- **DIRECTIONS**: For each line of the listing that contains "driver", make a copy and return it.
++++ THE INPUT ++++
## src/shared/fldr_pkg.sv

```systemverilog
/*
 Constants for the flash LED driver control-register bank: register offsets,
 field positions, power-on values, mode encodings and safety-timer durations.
 Assumes a 250 MHz system clock and an I2C-compatible serial host.
*/
package fldr_pkg;

    localparam logic [6:0] SLAVE_ADDR         = 7'h53;

    localparam logic [7:0] OFS_GENERAL        = 8'h10;
    localparam logic [7:0] OFS_MF_OPTIONS     = 8'h20;
    localparam logic [7:0] OFS_STEP_TIME      = 8'h50;
    localparam logic [7:0] OFS_TORCH          = 8'hA0;
    localparam logic [7:0] OFS_FLASH          = 8'hB0;
    localparam logic [7:0] OFS_SAFETY         = 8'hC0;

    localparam logic [7:0] RST_GENERAL        = 8'h18;
    localparam logic [7:0] RST_MF_OPTIONS     = 8'hE0;
    localparam logic [7:0] RST_STEP_TIME      = 8'hFC;
    localparam logic [7:0] RST_TORCH          = 8'h80;
    localparam logic [7:0] RST_FLASH          = 8'h80;
    localparam logic [7:0] RST_SAFETY         = 8'hF0;

    // Bits that are writable in each register; the rest read as their fixed value
    localparam logic [7:0] WMASK_GENERAL      = 8'h27;
    localparam logic [7:0] WMASK_MF_OPTIONS   = 8'h1F;
    localparam logic [7:0] WMASK_STEP_TIME    = 8'h03;
    localparam logic [7:0] WMASK_TORCH        = 8'h1F;
    localparam logic [7:0] WMASK_FLASH        = 8'h7F;
    localparam logic [7:0] WMASK_SAFETY       = 8'h0F;

    localparam int         POS_MODE_LOW       = 0;
    localparam int         POS_MODE_HIGH      = 1;
    localparam int         POS_VOLT_OUT       = 2;
    localparam int         POS_FEEDBACK       = 5;
    localparam int         POS_OVERVOLT       = 3;
    localparam int         POS_IND_LIMIT      = 4;

    typedef enum logic [1:0] {
        MODE_SHUTDOWN  = 2'b00,
        MODE_INDICATOR = 2'b01,
        MODE_TORCH     = 2'b10,
        MODE_FLASH     = 2'b11
    } fldr_mode_t;

    localparam int         CLK_MHZ            = 250;
    localparam int         DUR_SHORT_MS       = 50;
    localparam int         DUR_STEP_MS        = 100;
    localparam int         DUR_LONG_MS        = 3200;
    localparam int         CYC_PER_MS         = CLK_MHZ * 1000;
    localparam logic [3:0] CODE_SHORT         = 4'h0;
    localparam logic [3:0] CODE_LONG          = 4'hF;

    typedef enum logic [2:0] {
        ST_IDLE    = 3'b000,
        ST_ADDR    = 3'b001,
        ST_ACK     = 3'b010,
        ST_DATA_RX = 3'b011,
        ST_DATA_TX = 3'b100,
        ST_RD_ACK  = 3'b101
    } fldr_state_t;

endpackage

```

## src/hw/fldr_sync.sv

```systemverilog
/*
 Two-flop synchroniser for one asynchronous pin.
 Assumes the input is a level from outside the i_mclk domain.
*/
`timescale 1ns/10ps
module fldr_sync
(
    input  wire logic i_mclk,
    input  wire logic i_rst_b,
    input  wire logic i_async,
    output logic      o_sync
);
    logic meta_reg;
    logic meta_next;
    logic sync_next;

    always_comb
    begin
        meta_next = i_async;
        sync_next = meta_reg;
    end

    always_ff @(posedge i_mclk or negedge i_rst_b)
    begin
        if (!i_rst_b)
        begin
            meta_reg <= 1'b1;
            o_sync   <= 1'b1;
        end
        else
        begin
            meta_reg <= meta_next;
            o_sync   <= sync_next;
        end
    end
endmodule

```

## src/hw/fldr_regs.sv

```systemverilog
/*
 Control-register bank of a dual flash LED driver behind an I2C-compatible
 slave. Holds mode, brightness, option and safety-duration settings and
 decodes them for the analog side. Assumes SCL and SDA arrive as pins,
 sampled on i_mclk, and that SDA is open drain (enable high pulls low).
*/
// Functional notes
// RULE1: Safety duration code in 0xC0 bits 3:0
// RULE2: Code 0 50ms, 1-14 times 100ms, 15 3200ms
// RULE3: Mode 00 off, 01 indicator, 10 torch, 11 flash
// RULE4: Torch brightness code 0..31 applied to torch
// RULE5: Flash brightness code 0..127 applied to flash
// RULE6: Feedback bit clear 450mV, set 350mV
// RULE7: Inductor limit bit clear 2.5A, set 1.7A
// RULE8: Overvoltage bit clear 5.6V, set 18.9V
// RULE9: Voltage output bit set enables 4.98V regulation
// RULE10: Settings held until next register write
// RULE11: Host controls device only by serial writes
// RULE12: Slave address 0x53, registers readable and writable
// RULE13: Voltage mode keeps mode bits, sinks follow them
// RULE14: Register 0x10: mode 1:0, volt 2, feedback 5
// RULE15: Safety register bits 7:4 read as ones
// RULE16: Writes to unmapped addresses change nothing
`timescale 1ns/10ps
module fldr_regs
    import fldr_pkg::*;
(
    input  wire logic        i_mclk,
    input  wire logic        i_rst_b,
    input  wire logic        i_scl,
    input  wire logic        i_sda,
    output logic             o_sda_oe,
    output fldr_pkg::fldr_mode_t o_mode,
    output logic             o_sinks_on,
    output logic             o_volt_out_en,
    output logic             o_fb_350mv,
    output logic             o_ilim_1p7a,
    output logic             o_ovp_high,
    output logic [4:0]       o_torch_code,
    output logic [6:0]       o_flash_code,
    output logic [3:0]       o_safety_code,
    output logic [31:0]      o_safety_cycles
);
    logic        scl_s;
    logic        sda_s;
    logic        scl_d_reg;
    logic        sda_d_reg;
    fldr_state_t state_reg;
    fldr_state_t state_next;
    logic [3:0]  bit_cnt_reg;
    logic [3:0]  bit_cnt_next;
    logic [7:0]  shift_reg;
    logic [7:0]  shift_next;
    logic [7:0]  ptr_reg;
    logic [7:0]  ptr_next;
    logic        have_ptr_reg;
    logic        have_ptr_next;
    logic        is_read_reg;
    logic        is_read_next;
    logic        sda_oe_next;
    logic [7:0]  gen_reg;
    logic [7:0]  gen_next;
    logic [7:0]  mf_reg;
    logic [7:0]  mf_next;
    logic [7:0]  step_reg;
    logic [7:0]  step_next;
    logic [7:0]  torch_reg;
    logic [7:0]  torch_next;
    logic [7:0]  flash_reg;
    logic [7:0]  flash_next;
    logic [7:0]  safety_reg;
    logic [7:0]  safety_next;
    logic [31:0] cycles_next;
    logic [7:0]  rd_data;
    logic        scl_rise;
    logic        scl_fall;
    logic        start_cond;
    logic        stop_cond;
    logic        wr_strobe;

    fldr_sync u_sync_scl
    (
        .i_mclk  (i_mclk),
        .i_rst_b (i_rst_b),
        .i_async (i_scl),
        .o_sync  (scl_s)
    );

    fldr_sync u_sync_sda
    (
        .i_mclk  (i_mclk),
        .i_rst_b (i_rst_b),
        .i_async (i_sda),
        .o_sync  (sda_s)
    );

    assign scl_rise   = scl_s & ~scl_d_reg;
    assign scl_fall   = ~scl_s & scl_d_reg;
    assign start_cond = scl_s & scl_d_reg & sda_d_reg & ~sda_s;
    assign stop_cond  = scl_s & scl_d_reg & ~sda_d_reg & sda_s;

    // Read-back data; fixed bits come from the power-on value
    always_comb
    begin
        case (ptr_reg)
            OFS_GENERAL:    rd_data = gen_reg;
            OFS_MF_OPTIONS: rd_data = mf_reg;
            OFS_STEP_TIME:  rd_data = step_reg;
            OFS_TORCH:      rd_data = torch_reg;
            OFS_FLASH:      rd_data = flash_reg;
            OFS_SAFETY:     rd_data = safety_reg; // RULE15
            default:        rd_data = 8'h00;
        endcase
    end

    // Serial slave protocol
    always_comb
    begin
        state_next    = state_reg;
        bit_cnt_next  = bit_cnt_reg;
        shift_next    = shift_reg;
        ptr_next      = ptr_reg;
        have_ptr_next = have_ptr_reg;
        is_read_next  = is_read_reg;
        sda_oe_next   = o_sda_oe;
        wr_strobe     = 1'b0;
        if (start_cond)
        begin
            state_next    = ST_ADDR;
            bit_cnt_next  = 4'h0;
            have_ptr_next = 1'b0;
            sda_oe_next   = 1'b0;
        end
        else if (stop_cond)
        begin
            state_next  = ST_IDLE;
            sda_oe_next = 1'b0;
        end
        else
        begin
            case (state_reg)
                ST_IDLE:
                begin
                    sda_oe_next = 1'b0;
                end
                ST_ADDR, ST_DATA_RX:
                begin
                    if (scl_rise)
                    begin
                        shift_next   = {shift_reg[6:0], sda_s};
                        bit_cnt_next = bit_cnt_reg + 4'h1;
                    end
                    else if (scl_fall && bit_cnt_reg == 4'h8)
                    begin
                        bit_cnt_next = 4'h0;
                        if (state_reg == ST_ADDR)
                        begin
                            if (shift_reg[7:1] == SLAVE_ADDR) // RULE12
                            begin
                                is_read_next = shift_reg[0];
                                sda_oe_next  = 1'b1;
                                state_next   = ST_ACK;
                            end
                            else
                            begin
                                state_next = ST_IDLE;
                            end
                        end
                        else
                        begin
                            sda_oe_next = 1'b1;
                            state_next  = ST_ACK;
                            if (!have_ptr_reg)
                            begin
                                ptr_next      = shift_reg;
                                have_ptr_next = 1'b1;
                            end
                            else
                            begin
                                wr_strobe = 1'b1; // RULE11
                            end
                        end
                    end
                end
                ST_ACK:
                begin
                    if (scl_fall)
                    begin
                        if (is_read_reg)
                        begin
                            shift_next   = rd_data;
                            sda_oe_next  = ~rd_data[7];
                            bit_cnt_next = 4'h1;
                            state_next   = ST_DATA_TX;
                        end
                        else
                        begin
                            sda_oe_next = 1'b0;
                            state_next  = ST_DATA_RX;
                        end
                    end
                end
                ST_DATA_TX:
                begin
                    if (scl_fall)
                    begin
                        if (bit_cnt_reg == 4'h8)
                        begin
                            sda_oe_next = 1'b0;
                            state_next  = ST_RD_ACK;
                        end
                        else
                        begin
                            shift_next   = {shift_reg[6:0], 1'b0};
                            sda_oe_next  = ~shift_reg[6];
                            bit_cnt_next = bit_cnt_reg + 4'h1;
                        end
                    end
                end
                ST_RD_ACK:
                begin
                    if (scl_rise)
                    begin
                        state_next = sda_s ? ST_IDLE : ST_ACK;
                    end
                end
                default:
                begin
                    state_next  = ST_IDLE;
                    sda_oe_next = 1'b0;
                end
            endcase
        end
    end

    // Register writes; only an addressed write changes state
    always_comb
    begin
        gen_next    = gen_reg;
        mf_next     = mf_reg;
        step_next   = step_reg;
        torch_next  = torch_reg;
        flash_next  = flash_reg;
        safety_next = safety_reg;
        if (wr_strobe) // RULE10
        begin
            case (ptr_reg)
                OFS_GENERAL:    gen_next = (shift_reg & WMASK_GENERAL)
                                           | (RST_GENERAL & ~WMASK_GENERAL); // RULE14
                OFS_MF_OPTIONS: mf_next = (shift_reg & WMASK_MF_OPTIONS)
                                          | (RST_MF_OPTIONS & ~WMASK_MF_OPTIONS);
                OFS_STEP_TIME:  step_next = (shift_reg & WMASK_STEP_TIME)
                                            | (RST_STEP_TIME & ~WMASK_STEP_TIME);
                OFS_TORCH:      torch_next = (shift_reg & WMASK_TORCH)
                                             | (RST_TORCH & ~WMASK_TORCH); // RULE4
                OFS_FLASH:      flash_next = (shift_reg & WMASK_FLASH)
                                             | (RST_FLASH & ~WMASK_FLASH); // RULE5
                OFS_SAFETY:     safety_next = (shift_reg & WMASK_SAFETY)
                                              | (RST_SAFETY & ~WMASK_SAFETY); // RULE1 RULE15
                default:        ; // RULE16
            endcase
        end
    end

    // Safety-timer decode into clock cycles
    always_comb
    begin
        if (safety_reg[3:0] == CODE_SHORT)
        begin
            cycles_next = 32'(DUR_SHORT_MS * CYC_PER_MS); // RULE2
        end
        else if (safety_reg[3:0] == CODE_LONG)
        begin
            cycles_next = 32'(DUR_LONG_MS * CYC_PER_MS); // RULE2
        end
        else
        begin
            cycles_next = 32'(safety_reg[3:0]) * 32'(DUR_STEP_MS * CYC_PER_MS); // RULE2
        end
    end

    always_ff @(posedge i_mclk or negedge i_rst_b)
    begin
        if (!i_rst_b)
        begin
            scl_d_reg       <= 1'b1;
            sda_d_reg       <= 1'b1;
            state_reg       <= ST_IDLE;
            bit_cnt_reg     <= 4'h0;
            shift_reg       <= 8'h00;
            ptr_reg         <= 8'h00;
            have_ptr_reg    <= 1'b0;
            is_read_reg     <= 1'b0;
            o_sda_oe        <= 1'b0;
            gen_reg         <= RST_GENERAL;
            mf_reg          <= RST_MF_OPTIONS;
            step_reg        <= RST_STEP_TIME;
            torch_reg       <= RST_TORCH;
            flash_reg       <= RST_FLASH;
            safety_reg      <= RST_SAFETY;
            o_mode          <= MODE_SHUTDOWN;
            o_sinks_on      <= 1'b0;
            o_volt_out_en   <= 1'b0;
            o_fb_350mv      <= 1'b0;
            o_ilim_1p7a     <= 1'b0;
            o_ovp_high      <= 1'b0;
            o_torch_code    <= 5'h00;
            o_flash_code    <= 7'h00;
            o_safety_code   <= 4'h0;
            o_safety_cycles <= 32'(DUR_SHORT_MS * CYC_PER_MS);
        end
        else
        begin
            scl_d_reg       <= scl_s;
            sda_d_reg       <= sda_s;
            state_reg       <= state_next;
            bit_cnt_reg     <= bit_cnt_next;
            shift_reg       <= shift_next;
            ptr_reg         <= ptr_next;
            have_ptr_reg    <= have_ptr_next;
            is_read_reg     <= is_read_next;
            o_sda_oe        <= sda_oe_next;
            gen_reg         <= gen_next;
            mf_reg          <= mf_next;
            step_reg        <= step_next;
            torch_reg       <= torch_next;
            flash_reg       <= flash_next;
            safety_reg      <= safety_next;
            o_mode          <= fldr_mode_t'(gen_reg[POS_MODE_HIGH:POS_MODE_LOW]); // RULE3
            o_sinks_on      <= gen_reg[POS_MODE_HIGH] | gen_reg[POS_MODE_LOW]; // RULE13
            o_volt_out_en   <= gen_reg[POS_VOLT_OUT]; // RULE9
            o_fb_350mv      <= gen_reg[POS_FEEDBACK]; // RULE6
            o_ilim_1p7a     <= mf_reg[POS_IND_LIMIT]; // RULE7
            o_ovp_high      <= mf_reg[POS_OVERVOLT]; // RULE8
            o_torch_code    <= torch_reg[4:0]; // RULE4
            o_flash_code    <= flash_reg[6:0]; // RULE5
            o_safety_code   <= safety_reg[3:0]; // RULE1
            o_safety_cycles <= cycles_next;
        end
    end
endmodule

```
`src/dio_pkg.sv`:
```
// Constants and carrier types for the digital I/O port register block.
// Assumes a 16-bit data-space peripheral bus with byte addresses; registers sit at even addresses.

package dio_pkg;

    // ------------------------------------------------------------
    // Address map
    // ------------------------------------------------------------
    localparam logic [15:0] WINDOW_BASE       = 16'h7090;
    localparam logic [15:0] WINDOW_LAST       = 16'h709F;
    localparam logic [15:0] OFS_OUT_CTRL_A    = 16'h7090;
    localparam logic [15:0] OFS_OUT_CTRL_B    = 16'h7092;
    localparam logic [15:0] OFS_IN_STATUS_A   = 16'h7094;
    localparam logic [15:0] OFS_IN_STATUS_B   = 16'h7096;
    localparam logic [15:0] OFS_PORT_A        = 16'h7098;
    localparam logic [15:0] OFS_PORT_B        = 16'h709A;
    localparam logic [15:0] OFS_PORT_C        = 16'h709C;
    localparam logic [15:0] OFS_PORT_D        = 16'h709E;

    // ------------------------------------------------------------
    // Field layout and reset values
    // ------------------------------------------------------------
    localparam int          NUM_PORTS         = 4;
    localparam int          PORT_PINS         = 8;
    localparam int          DIR_LSB           = 8;
    localparam logic [15:0] REG_RESET         = 16'h0000;
    localparam logic [7:0]  BYTE_RESET        = 8'h00;
    localparam logic [15:0] UNMAPPED_READ     = 16'h0000;

    // ------------------------------------------------------------
    // Carriers
    // ------------------------------------------------------------
    typedef struct packed {
        logic        rd;
        logic        wr;
        logic [15:0] addr;
        logic [15:0] wdata;
    } dio_bus_req_type;

    typedef struct packed {
        logic [7:0] dir;
        logic [7:0] data;
    } dio_port_reg_type;

endpackage

```
`src/dio_port_regs.sv`:
```
// Digital I/O port register block: two output control words, two input
// status words and four 8-bit bidirectional ports with direction control.
// Assumes a synchronous single-cycle data-space bus on clk; pins and
// status lines arrive from outside the clock domain.

`timescale 1ns/1ps
`default_nettype none

module dio_port_regs (
    // Clock and reset
    input  wire logic                   clk,
    input  wire logic                   rstn,
    // Peripheral data-space bus
    input  wire dio_pkg::dio_bus_req_type bus_req,
    output var  logic [15:0]            bus_rdata,
    output var  logic                   bus_rvalid,
    // Output control and input status lines
    output var  logic [15:0]            out_line_bits_a,
    output var  logic [15:0]            out_line_bits_b,
    input  wire logic [15:0]            in_level_bits_a,
    input  wire logic [15:0]            in_level_bits_b,
    // Bidirectional ports, index 0..3 for A..D
    input  wire logic [3:0][7:0]        pin_in,
    output var  logic [3:0][7:0]        pin_out,
    output var  logic [3:0][7:0]        pin_oe
);

    // ------------------------------------------------------------
    // Address decode
    // ------------------------------------------------------------
    function automatic logic in_window(input logic [15:0] a);
        return (a >= dio_pkg::WINDOW_BASE) && (a <= dio_pkg::WINDOW_LAST);
    endfunction

    function automatic logic hit(input logic [15:0] a, input logic [15:0] ofs);
        return in_window(a) && (a == ofs);
    endfunction

    // ------------------------------------------------------------
    // Input synchronisers
    // ------------------------------------------------------------
    // Stage one is read only by stage two; metastability stays contained.
    logic [15:0]      sync1_a_q;
    logic [15:0]      sync2_a_q;
    logic [15:0]      sync1_b_q;
    logic [15:0]      sync2_b_q;
    logic [3:0][7:0]  pin_sync1_q;
    logic [3:0][7:0]  pin_sync2_q;

    always_ff @(posedge clk or negedge rstn) begin
        if (!rstn) begin
            sync1_a_q   <= dio_pkg::REG_RESET;
            sync2_a_q   <= dio_pkg::REG_RESET;
            sync1_b_q   <= dio_pkg::REG_RESET;
            sync2_b_q   <= dio_pkg::REG_RESET;
            pin_sync1_q <= '0;
            pin_sync2_q <= '0;
        end else begin
            sync1_a_q   <= in_level_bits_a;
            sync2_a_q   <= sync1_a_q;
            sync1_b_q   <= in_level_bits_b;
            sync2_b_q   <= sync1_b_q;
            pin_sync1_q <= pin_in;
            pin_sync2_q <= pin_sync1_q;
        end
    end

    // ------------------------------------------------------------
    // Output control registers
    // ------------------------------------------------------------
    // All 16 bits store, even where a device leaves a line unconnected.
    always_ff @(posedge clk or negedge rstn) begin
        if (!rstn) begin
            out_line_bits_a <= dio_pkg::REG_RESET;
            out_line_bits_b <= dio_pkg::REG_RESET;
        end else if (bus_req.wr) begin
            if (hit(bus_req.addr, dio_pkg::OFS_OUT_CTRL_A)) begin
                out_line_bits_a <= bus_req.wdata;
            end
            if (hit(bus_req.addr, dio_pkg::OFS_OUT_CTRL_B)) begin
                out_line_bits_b <= bus_req.wdata;
            end
        end
    end

    // ------------------------------------------------------------
    // Bidirectional port registers
    // ------------------------------------------------------------
    localparam logic [15:0] PORT_OFS [4] = '{dio_pkg::OFS_PORT_A, dio_pkg::OFS_PORT_B,
                                              dio_pkg::OFS_PORT_C, dio_pkg::OFS_PORT_D};

    dio_pkg::dio_port_reg_type port_q [4];

    genvar gp;
    generate
        for (gp = 0; gp < dio_pkg::NUM_PORTS; gp++) begin : g_port
            always_ff @(posedge clk or negedge rstn) begin
                if (!rstn) begin
                    port_q[gp].dir  <= dio_pkg::BYTE_RESET;
                    port_q[gp].data <= dio_pkg::BYTE_RESET;
                    pin_out[gp]     <= dio_pkg::BYTE_RESET;
                    pin_oe[gp]      <= dio_pkg::BYTE_RESET;
                end else if (bus_req.wr && hit(bus_req.addr, PORT_OFS[gp])) begin
                    port_q[gp].dir  <= bus_req.wdata[15:dio_pkg::DIR_LSB];
                    port_q[gp].data <= bus_req.wdata[7:0];
                    // Pins follow the register directly, no extra stage.
                    pin_out[gp]     <= bus_req.wdata[7:0];
                    pin_oe[gp]      <= bus_req.wdata[15:dio_pkg::DIR_LSB];
                end
            end
        end
    endgenerate

    // ------------------------------------------------------------
    // Read path
    // ------------------------------------------------------------
    function automatic logic [15:0] port_view(input dio_pkg::dio_port_reg_type r,
                                              input logic [7:0] sensed);
        // Output pins return the stored value, input pins the sensed level.
        return {r.dir, (r.dir & r.data) | (~r.dir & sensed)};
    endfunction

    logic [15:0] rdata_d;

    always_comb begin
        rdata_d = dio_pkg::UNMAPPED_READ;
        if (hit(bus_req.addr, dio_pkg::OFS_OUT_CTRL_A)) begin
            rdata_d = out_line_bits_a;
        end else if (hit(bus_req.addr, dio_pkg::OFS_OUT_CTRL_B)) begin
            rdata_d = out_line_bits_b;
        end else if (hit(bus_req.addr, dio_pkg::OFS_IN_STATUS_A)) begin
            rdata_d = sync2_a_q;
        end else if (hit(bus_req.addr, dio_pkg::OFS_IN_STATUS_B)) begin
            rdata_d = sync2_b_q;
        end else if (hit(bus_req.addr, dio_pkg::OFS_PORT_A)) begin
            rdata_d = port_view(port_q[0], pin_sync2_q[0]);
        end else if (hit(bus_req.addr, dio_pkg::OFS_PORT_B)) begin
            rdata_d = port_view(port_q[1], pin_sync2_q[1]);
        end else if (hit(bus_req.addr, dio_pkg::OFS_PORT_C)) begin
            rdata_d = port_view(port_q[2], pin_sync2_q[2]);
        end else if (hit(bus_req.addr, dio_pkg::OFS_PORT_D)) begin
            rdata_d = port_view(port_q[3], pin_sync2_q[3]);
        end
    end

    // Registered read answer: data one cycle after the strobe.
    always_ff @(posedge clk or negedge rstn) begin
        if (!rstn) begin
            bus_rdata  <= dio_pkg::UNMAPPED_READ;
            bus_rvalid <= 1'b0;
        end else begin
            bus_rvalid <= bus_req.rd;
            if (bus_req.rd) begin
                bus_rdata <= rdata_d;
            end
        end
    end

endmodule

`default_nettype wire

```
++++
- **TASK OUTPUT**:
 Constants for the flash LED driver control-register bank: register offsets,
 Control-register bank of a dual flash LED driver behind an I2C-compatible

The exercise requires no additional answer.